发明公开了一种质粒组合物、DNAPK基因敲除大鼠模型的构建方法及应用。通过构建特定的能够特异性地识别大鼠DNAPK基因上的两段相邻核苷酸序列的一对转录激活子样效应因子,并利用这对转录激活子样效应因子获得一对转录激活子样效应因子核酸酶,对大鼠DNAPK基因进行准确、高效的打靶,进而获得DNAPK基因敲除大鼠模型。

技术领域

本发明涉及生物技术领域,具体地涉及一种质粒组合物、DNAPK基因敲除大鼠模型的构建方法及应用。

背景技术

全世界范围内针对人类不同疾病进行治病机理研究和药物开发从未停止,但由于受到人类自身伦理和技术实现的限制,很多研究不能在人类自体上直接进行,而需要在与人类相近的动物体上进行实验。大鼠作为啮齿类模式动物,已经成为人疾病相关基础研究和药物开发不可或缺的动物模型。近年来,通过基因工程技术改造大鼠特定基因从而得到特定基因型和表型的模式大鼠已经成为研究热点,其中免疫缺陷大鼠模型的建立对人类疾病研究和药物开发具有重大意义。

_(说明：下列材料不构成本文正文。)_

$ cat config.mk
export PLATFORM = sky130hd
export DESIGN_NAME = entropy_src_cond_seq
export DESIGN_NICKNAME = d
export VERILOG_FILES = /design/src/rtl/entropy_src_cond_seq.sv
export SDC_FILE = /design/constraint.sdc
export NUM_CORES = 2
export LEC_CHECK = 0
export CAP_MARGIN = 20
export CORE_AREA = 10 10 344 346
export CTS_BUF_LIST = sky130_fd_sc_hd__clkbuf_4 sky130_fd_sc_hd__clkbuf_8
export CTS_CLUSTER_SIZE = 20
export DETAILED_ROUTE_END_ITERATION = 10
export DIE_AREA = 0 0 354 356
export SLEW_MARGIN = 20
export SYNTH_ARGS = -nofsm -noshare
export SYNTH_HDL_FRONTEND = slang
export SYNTH_SLANG_ARGS = --single-unit
$ cat constraint.sdc
create_clock -name clk_i -period 3.2 [get_ports clk_i]
set_input_delay 0.48 -clock clk_i [delete_from_list [all_inputs] [get_ports clk_i]]
set_output_delay 0.48 -clock clk_i [all_outputs]
set_load 0.02 [all_outputs]
$ cat src/rtl/entropy_src_cond_seq.sv
// Conditioner-side SHA3-384 block sequencer: packs raw words into rate blocks,
// pads the final block and hands blocks to the Keccak core over req/ack.
module entropy_src_cond_seq #(
    parameter int MsgWidth  = 64,
    parameter int RateWords = 13,
    parameter int CntWidth  = 4
) (
    input  logic                          clk_i,
    input  logic                          rst_ni,
    input  logic                          start_i,
    input  logic                          process_i,
    input  logic [3:0]                    done_i,
    input  logic                          msg_valid_i,
    input  logic [MsgWidth-1:0]           msg_data_i,
    output logic                          msg_ready_o,
    output logic                          perm_req_o,
    output logic                          perm_final_o,
    output logic [RateWords*MsgWidth-1:0] perm_block_o,
    input  logic                          perm_ack_i,
    output logic                          state_vld_o,
    output logic                          idle_o,
    output logic [CntWidth-1:0]           word_cnt_o,
    output logic                          err_o
);

    localparam logic [3:0] MuBi4True  = 4'h6;
    localparam logic [3:0] MuBi4False = 4'h9;
    localparam logic [CntWidth-1:0] RateCnt = CntWidth'(RateWords);

    typedef enum logic [2:0] {
        Idle      = 3'd0,
        Absorb    = 3'd1,
        PermBusy  = 3'd2,
        PadBlock  = 3'd3,
        PermFinal = 3'd4,
        Valid     = 3'd5,
        Error     = 3'd6
    } state_e;

    state_e state_q, state_d;
    logic [RateWords-1:0][MsgWidth-1:0] buf_q, buf_d;
    logic [CntWidth-1:0] cnt_q, cnt_d;
    logic pend_proc_q, pend_proc_d;
    logic pend_done_q, pend_done_d;
    logic done_true, done_bad;

    assign done_true = (done_i == MuBi4True);
    assign done_bad  = !done_true && (done_i != MuBi4False);

    always_comb begin
        state_d      = state_q;
        buf_d        = buf_q;
        cnt_d        = cnt_q;
        pend_proc_d  = pend_proc_q;
        pend_done_d  = pend_done_q;
        msg_ready_o  = 1'b0;
        perm_req_o   = 1'b0;
        perm_final_o = 1'b0;
        state_vld_o  = 1'b0;
        idle_o       = 1'b0;
        err_o        = 1'b0;

        case (state_q)
            Idle: begin
                idle_o = 1'b1;
                if (start_i) begin
                    state_d     = Absorb;
                    cnt_d       = '0;
                    buf_d       = '0;
                    pend_proc_d = 1'b0;
                    pend_done_d = 1'b0;
                end
            end
            Absorb: begin
                msg_ready_o = 1'b1;
                if (done_true) begin
                    state_d = Idle;
                    cnt_d   = '0;
                    buf_d   = '0;
                end else if (start_i) begin
                    cnt_d = '0;
                    buf_d = '0;
                end else begin
                    if (msg_valid_i) begin
                        buf_d[cnt_q] = msg_data_i;
                        cnt_d        = cnt_q + CntWidth'(1);
                    end
                    // a word landing with process is counted before padding
                    if (cnt_d == RateCnt) begin
                        state_d     = PermBusy;
                        pend_proc_d = process_i;
                    end else if (process_i) begin
                        state_d = PadBlock;
                    end
                end
            end
            PermBusy: begin
                perm_req_o = 1'b1;
                if (process_i) pend_proc_d = 1'b1;
                if (done_true) pend_done_d = 1'b1;
                if (perm_ack_i) begin
                    cnt_d = '0;
                    buf_d = '0;
                    if (pend_done_q || done_true) begin
                        state_d     = Idle;
                        pend_proc_d = 1'b0;
                        pend_done_d = 1'b0;
                    end else if (pend_proc_q || process_i) begin
                        state_d     = PadBlock;
                        pend_proc_d = 1'b0;
                    end else begin
                        state_d = Absorb;
                    end
                end
            end
            PadBlock: begin
                if (done_true) begin
                    state_d = Idle;
                    cnt_d   = '0;
                    buf_d   = '0;
                end else begin
                    // both pad bits may land in the same word when cnt is the last slot
                    buf_d[cnt_q][7:0] = buf_q[cnt_q][7:0] ^ 8'h06;
                    buf_d[RateWords-1][MsgWidth-1] = ~buf_d[RateWords-1][MsgWidth-1];
                    state_d = PermFinal;
                end
            end
            PermFinal: begin
                perm_req_o   = 1'b1;
                perm_final_o = 1'b1;
                if (done_true) pend_done_d = 1'b1;
                if (perm_ack_i) begin
                    if (pend_done_q || done_true) begin
                        state_d     = Idle;
                        cnt_d       = '0;
                        buf_d       = '0;
                        pend_proc_d = 1'b0;
                        pend_done_d = 1'b0;
                    end else begin
                        state_d = Valid;
                    end
                end
            end
            Valid: begin
                state_vld_o = 1'b1;
                if (done_true) begin
                    state_d     = Idle;
                    cnt_d       = '0;
                    buf_d       = '0;
                    pend_proc_d = 1'b0;
                    pend_done_d = 1'b0;
                end
            end
            Error: begin
                err_o = 1'b1;
            end
            default: begin
                state_d = Error;
            end
        endcase

        if (done_bad ||
            (start_i && (state_q == PermBusy || state_q == PermFinal ||
                         state_q == PadBlock))) begin
            state_d = Error;
        end
    end

    always_ff @(posedge clk_i) begin
        if (!rst_ni) begin
            state_q     <= Idle;
            buf_q       <= '0;
            cnt_q       <= '0;
            pend_proc_q <= 1'b0;
            pend_done_q <= 1'b0;
        end else begin
            state_q     <= state_d;
            buf_q       <= buf_d;
            cnt_q       <= cnt_d;
            pend_proc_q <= pend_proc_d;
            pend_done_q <= pend_done_d;
        end
    end

    assign perm_block_o = buf_q;
    assign word_cnt_o   = cnt_q;

endmodule
# == Word level (Yosys, flattened, before mapping) ==
# Index checks and enable logic that the tools add are counted.
# word_totals
regBits,841
input_bits,74
output_inout_bits,842
# op_classes
add_sub_neg,1
n_lt_le_gt_ge,2
n_eq_ne,28
n_mux,66
bitwise,4
n_reduce_logical,23
# ops
cell,count
$mux 832,9
$pmux 832 s6,1
$bwmux 832,2
$demux 64 s4,2
$bmux 64 s4,1
$mux 64,1
$mux 4,11
$mux 3,11
$pmux 3 s7,1
$reduce_and 7->1,3
$mux 1,20
$pmux 4 s5,1
$ne 2x2->1 const B,9
$mux 8,2
$ne 4x4->1 const B,4
$reduce_bool 5->1,2
$eq 3x3->1 const B,3
$ne 3x3->1 const B,3
$reduce_and 8->1,1
$eq 3x2->1 const B,2
$ne 3x2->1 const B,2
$reduce_and 6->1,1
$reduce_bool 6->1,1
$reduce_or 2->1,3
other kinds (19),28

# == Longest topological paths before layout ==
# logic_depth
ltp_word,11
ltp_mapped,12
mapped_depth_nobuf,7

# == Worst setup path before layout ==
# Ideal clock, no wire load.
# synth_path
path_kind,register to register
start,"reg cnt_q[1], in the netlist word_cnt_o[1]"
end,reg buf_q (netlist bit perm_block_o[780])
setup_time_ps,59
arrival_ps,2811
required_ps,3141
path_slack_ps,330
stages_incl_launch_ff,13
path_buffers,5
synth_period_minus_slack_ps,2870
cell_sequence,dfxtp_1 > buf_4 > buf_1 > buf_2 > inv_1 > ha_1 > and3_1 > clkbuf_1 > nor2_1 > o211ai_1 > a21oi_2 > buf_2 > a22o_1
# synth_between
elab_chain_len,9
elab_cells_between_ends,13
cone_classes,2 x order compare; 10 x mux; 1 x reduce/logical
# synth_lines
element,line,text
start: declaration,42,"logic [CntWidth-1:0] cnt_q, cnt_d;"
start signal: assignment,179,cnt_q <= cnt_d;
$lt 4x5->1 (implied by the code) / $ge 4x1->1 (equally long branches),85,buf_d[cnt_q] = msg_data_i;
$logic_and 1x1->1 (implied by the code),85,
$mux 64 (implied by the code),85,
$demux 64 s4,85,
$bwmux 832,85,
$mux 832,84,if (msg_valid_i) begin
$mux 832,80,end else if (start_i) begin
$mux 832,76,if (done_true) begin
$pmux 832 s6 (*),63,case (state_q)
end signal: assignment,178,buf_q <= buf_d;
end: declaration,41,"logic [RateWords-1:0][MsgWidth-1:0] buf_q, buf_d;"
# Every way passes the cells marked *; elsewhere a longest branch is shown, timed or not. The select of a mux whose other input is x is not followed.
# A chain may end at the register's enable or synchronous reset.

# == Worst setup path after layout ==
# layout_path
start,reg state_q[1]
end,out perm_req_o
# layout_between
elab_chain_len,3
elab_cells_between_ends,4
cone_classes,2 x eq/ne; 1 x mux; 1 x reduce/logical
# layout_lines
element,line,text
start: declaration,40,"state_e state_q, state_d;"
start signal: assignment,171,state_q <= Idle;
start signal: assignment,177,state_q <= state_d;
$eq 3x2->1 / $eq 3x3->1 (equally long branches),63,
$reduce_or 2->1 (no line) (*),-,
$mux 1 (*),63,
end: declaration,16,"output logic perm_req_o,"
# Every way passes the cells marked *; elsewhere a longest branch is shown, timed or not.

==> results.json <==
{
  "status": "completed",
  "wl_met1_um": 58500,
  "drive_gt1_frac": 0.131,
  "maxSlewViolCount": 0,
  "cts_root_buffer": "clkbuf_8",
  "crit_chain": "buf_4 -> xnor2_1 -> nor2_1 -> clkdlybuf4s50_1",
  "clockBufferDepth": 3,
  "yosysWarningCount": 0,
  "hold_class": "in2reg",
  "cp_num_buf_inv": 2,
  "skew_ns": 0.0412,
  "final_common_cell": "clkdlybuf4s50_1",
  "ys_seq_area_frac": 0.584,
  "yosysTopAreaCellShare": 0.584,
  "worst_path_max_delay_cell": "clkdlybuf4s50_1",
  "grt_pass1_vias": 24600,
  "cts_tree": "done",
  "place_congestion": 0.876,
  "synthArstFlopShare": 0,
  "synth-seq-cells": 841,
  "maxCapViolCount": 0,
  "tns_ns": 0,
  "start_util": 0.258,
  "clock_latency_ns": 0.82,
  "finalCritPeriodShare": 0.935,
  "endpoint": "perm_req_o",
  "portBuffers": 915,
  "grt_pass1_wl_um": 201000,
  "multi_input_area_um2": 10700,
  "n_fill_cell": 10900,
  "period_minus_slack_ns": 2.99,
  "chipHeight_um": 356,
  "ys_types": 67,
  "worst-path-stages": 4,
  "synth_edf_count": 0,
  "syn_to_final_growth_pct": 49.3,
  "end_kind": "output pin",
  "critPathRequiredTime_ns": 2.72,
  "cp_top_family": "buffers and inverters",
  "grt.total_usage": 0.220,
  "wl_um": 148000,
  "wl_met3_um": 14500,
  "synth_area_leaders": "dfxtp_1 58%, a22o_1 23%, a32o_1 2.3%",
  "vias_per_cell": 5.22,
  "io_pins": 916,
  "wl_per_cell_um": 30.1,
  "cts_inserted_buffers": 146,
  "worstRegToRegCells": 5,
  "wl_met2_um": 69400,
  "grt_max_degree": 56,
  "relSlewSlack": 0.365,
  "peakVddDrop_v": 0.000301,
  "leakagePower_nw": 16.0,
  "synth_flop_cell": "dfxtp_1",
  "clkTransAtPathRegs_ns": 0.06,
  "mostFrequentLayoutCells": "912 x clkdlybuf4s50_1, 837 x dfxtp_1, 760 x a22o_1",
  "p_total_mw": 22.2,
  "synth_top_cell_by_area": "dfxtp_1",
  "vias": 25700,
  "synth_cells": 2388,
  "worstReg2RegStart": "word_cnt_o[2]",
  "hold_viol": 0,
  "rsz0062_at_grt": "false",
  "rows": 123,
  "ctsHtreeMaxLevel": 4,
  "die_w_um": 354,
  "startpoint": "state_q[1]",
  "highest_layer": "met5",
  "setup_violations": 0,
  "syn-num-nets": 2466,
  "cts_setup_buffers": 0,
  "ff2ff_setup_slack_ns": 0.54,
  "drc": 0,
  "nNetsFinal": 3372,
  "worstSetupPathType": "reg2out",
  "critPathLaunchType": "flop",
  "fmax_mhz": 334,
  "r2r_end": "perm_block_o[237]",
  "antenna_found_initial": 13,
  "power.density_nw_per_um2": 516,
  "core_um2": 112000,
  "arrival_ns": 2.51,
  "worst_slew_pin_slew_ns": 0.952,
  "drtPass1Iterations": 6,
  "max_stage_delay_ns": 0.66,
  "crit_fanout": 18,
  "final-seq-area_um2": 16800,
  "syn_area_um2": 28800,
  "dieArea_um2": 126000,
  "overflow": 0,
  "drt_iter0_markers": 2298,
  "antenna_left": 0,
  "clock_sinks": 841,
  "hpwlAfterDp_um": 105000,
  "synth_area_per_cell_um2": 12.1
}
-- cell type report --
class / count / share of cell area
sequential: 841 / 0.391
multi-input combinational: 1267 / 0.248
timing repair buffer: 1023 / 0.244
clock buffer: 227 / 0.0654
tap: 1500 / 0.0436
clock inverter: 33 / 0.00657
inverter: 15 / 0.00134
antenna: 9 / 0.000523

DNAPK基因编码的蛋白被称为DNA依赖蛋白激酶的催化亚基,具有丝氨酸/苏氨酸激酶活性,在非同源重组的DNA修复(NHEJ)中起重要作用。在免疫细胞的V(D)J重排中起重要作用。已有研究发现,在DNAPK基因缺失的小鼠和人体内,可导致细胞内非同源重组能力的缺失,成熟B细胞和T细胞的比例严重降低,从而使得免疫能力严重缺失,因此又被称为重度联合免疫缺陷症(Severe Combined Immunodeficiency,SCID)。缺失了DNAPK基因功能的小鼠被称为SCID小鼠,已被广泛用于异体移植、免疫疾病研究和人源化小鼠的制备中。由于胚胎干细胞提取和培养方法在大鼠上还不成熟,长期以来利用传统方法制备大鼠基因敲除模型比较困难。与小鼠相比,大鼠生理结构更接近人类,其体形大,能够提供足够血样且易于进行手术操作,可以弥补小鼠模型的不足,而且有关大鼠免疫系统疾病的研究和模型开发仍处于起步阶段,因此本领域有必要制备DNAPK缺失大鼠模型。

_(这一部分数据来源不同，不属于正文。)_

===== config.mk =====
export PLATFORM = sky130hd
export DESIGN_NAME = rfphoenix_vec_reduce_flat
export DESIGN_NICKNAME = d
export VERILOG_FILES = /design/src/rtl/rfphoenix_vec_reduce_pkg.sv /design/src/rtl/rfphoenix_vec_reduce_if.sv /design/src/rtl/rfphoenix_vec_reduce_red_op.sv /design/src/rtl/rfphoenix_vec_reduce.sv /design/src/flat_wrapper.sv
export SDC_FILE = /design/constraint.sdc
export NUM_CORES = 1
export LEC_CHECK = 0
export ABC_AREA = 0
export BUFFER_PORTS_ARGS = -buffer_cell sky130_fd_sc_hd__clkbuf_2
export CORE_MARGIN = 2
export CORE_UTILIZATION = 40
export DETAILED_ROUTE_END_ITERATION = 10
export MAX_ROUTING_LAYER = met4
export SETUP_SLACK_MARGIN = 0.2
export SYNTH_ARGS = -nofsm -noshare
export SYNTH_HDL_FRONTEND = slang
export SYNTH_HIERARCHICAL = 1
export SYNTH_SLANG_ARGS = --single-unit

===== constraint.sdc =====
create_clock -name clk -period 22.7 [get_ports clk]
set_input_delay 4.54 -clock clk [delete_from_list [all_inputs] [get_ports clk]]
set_output_delay 4.54 -clock clk [all_outputs]
set_load 0.01 [all_outputs]

===== src/rtl/rfphoenix_vec_reduce_pkg.sv =====
// Shared types for the vector lane-reduction unit: lane geometry, value types,
// reduction opcodes, FSM states and the per-opcode identity element.
package rfphoenix_vec_reduce_pkg;

    localparam int NLANES = 16;
    localparam int WID    = 32;

    typedef logic [WID-1:0]        Value;
    typedef logic [NLANES*WID-1:0] VecValue;

    typedef enum logic [2:0] {
        RED_SUM  = 3'd0,
        RED_AND  = 3'd1,
        RED_OR   = 3'd2,
        RED_XOR  = 3'd3,
        RED_MINS = 3'd4,
        RED_MAXS = 3'd5,
        RED_MINU = 3'd6,
        RED_MAXU = 3'd7
    } red_op_e;

    typedef enum logic [1:0] {
        ST_IDLE = 2'd0,
        ST_RUN  = 2'd1,
        ST_DONE = 2'd2
    } red_state_e;

    // Identity for a w-bit datapath (w <= 64), returned in the low w bits.
    function automatic logic [63:0] identity_w(red_op_e op, int unsigned w);
        logic [63:0] ones;
        logic [63:0] msb;
        ones = (w >= 64) ? '1 : ((64'd1 << w) - 64'd1);
        msb  = 64'd1 << (w - 1);
        case (op)
            RED_AND, RED_MINU: identity_w = ones;
            RED_MINS:          identity_w = ones >> 1;
            RED_MAXS:          identity_w = msb;
            default:           identity_w = '0;
        endcase
    endfunction

    function automatic Value identity(red_op_e op);
        logic [63:0] t;
        t = identity_w(op, WID);
        return t[WID-1:0];
    endfunction

endpackage


===== src/rtl/rfphoenix_vec_reduce_if.sv =====
// Request/result handshake bundle between the execute stage and the reduction unit.
interface rfphoenix_vec_reduce_if #(
    parameter int NLANES = 16,
    parameter int WID    = 32
);
    localparam int CW = $clog2(NLANES) + 1;

    logic                  i_valid;
    logic                  i_ready;
    logic [2:0]            i_op;
    logic [NLANES-1:0]     i_mask;
    logic [NLANES*WID-1:0] i_a;
    logic                  o_valid;
    logic                  o_ready;
    logic [WID-1:0]        o_res;
    logic [CW-1:0]         o_cnt;

    modport master (
        output i_valid, i_op, i_mask, i_a, o_ready,
        input  i_ready, o_valid, o_res, o_cnt
    );

    modport slave (
        input  i_valid, i_op, i_mask, i_a, o_ready,
        output i_ready, o_valid, o_res, o_cnt
    );

endinterface


===== src/rtl/rfphoenix_vec_reduce_red_op.sv =====
// Combinational fold step: combines the running accumulator with one lane value.
module rfphoenix_red_op
    import rfphoenix_vec_reduce_pkg::*;
#(
    parameter int WID = 32
) (
    input  red_op_e        op,
    input  logic [WID-1:0] acc,
    input  logic [WID-1:0] lane,
    output logic [WID-1:0] res
);

    logic signed [WID-1:0] acc_s;
    logic signed [WID-1:0] lane_s;

    assign acc_s  = acc;
    assign lane_s = lane;

    always_comb begin
        res = acc;
        case (op)
            RED_SUM:  res = acc + lane;
            RED_AND:  res = acc & lane;
            RED_OR:   res = acc | lane;
            RED_XOR:  res = acc ^ lane;
            RED_MINS: res = (lane_s < acc_s) ? lane : acc;
            RED_MAXS: res = (lane_s > acc_s) ? lane : acc;
            RED_MINU: res = (lane < acc) ? lane : acc;
            RED_MAXU: res = (lane > acc) ? lane : acc;
            default:  res = acc;
        endcase
    end

endmodule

现有研究表明,具有F344背景的基因敲除大鼠的免疫缺陷程度更严重,且表现一些不同的表型,包括体型较小、繁殖功能低下、生长迟缓、早衰且无免疫“渗漏”现象。已知F344大鼠因自身血清胰岛素含量低、脑垂体大、易自发生成肿瘤,被广泛用于癌症发生的研究,局限性较大。有鉴于此,有必要制备其他背景的基因敲除大鼠模型。

发明内容

为了解决至少部分上述技术问题,本发明通过构建特定的能够特异性地识别大鼠DNAPK基因上的两段相邻核苷酸序列的一对转录激活子样效应因子,并利用这对转录激活子样效应因子获得一对转录激活子样效应因子核酸酶,对大鼠DNAPK基因进行准确、高效的打靶,进而获得DNAPK基因敲除大鼠模型。至少基于上述部分内容完成了本发明。具体地,本发明包括以下内容。

本发明提供一种用于引起细胞内基因组结构改变的质粒组合物,所述质粒组合物包含第一质粒和第二质粒,所述第一质粒用于产生第一多肽,所述第二质粒用于产生第二多肽;

其中所述第一多肽能够特异性识别并结合SEQ ID NO:2所示的序列或其互补序列,所述第二多肽能够特异性识别并结合SEQ ID NO:3所示的序列或其互补序列;和

所述SEQ ID NO:2所示的序列和所述SEQ ID NO:3所示的序列各自为源自大鼠DNAPK基因第4外显子的序列。

根据本发明的质粒组合物,优选地,所述大鼠DNAPK基因第4外显子具有SEQ IDNO:1所示的序列。

根据本发明的质粒组合物,优选地,所述第一质粒的碱基序列如SEQ ID NO:5所示,和/或第二质粒的碱基序列如SEQ ID NO:6所示。

本发明还提供一种引起细胞内基因组结构改变的方法,所述方法包括使用上述质粒组合物的步骤。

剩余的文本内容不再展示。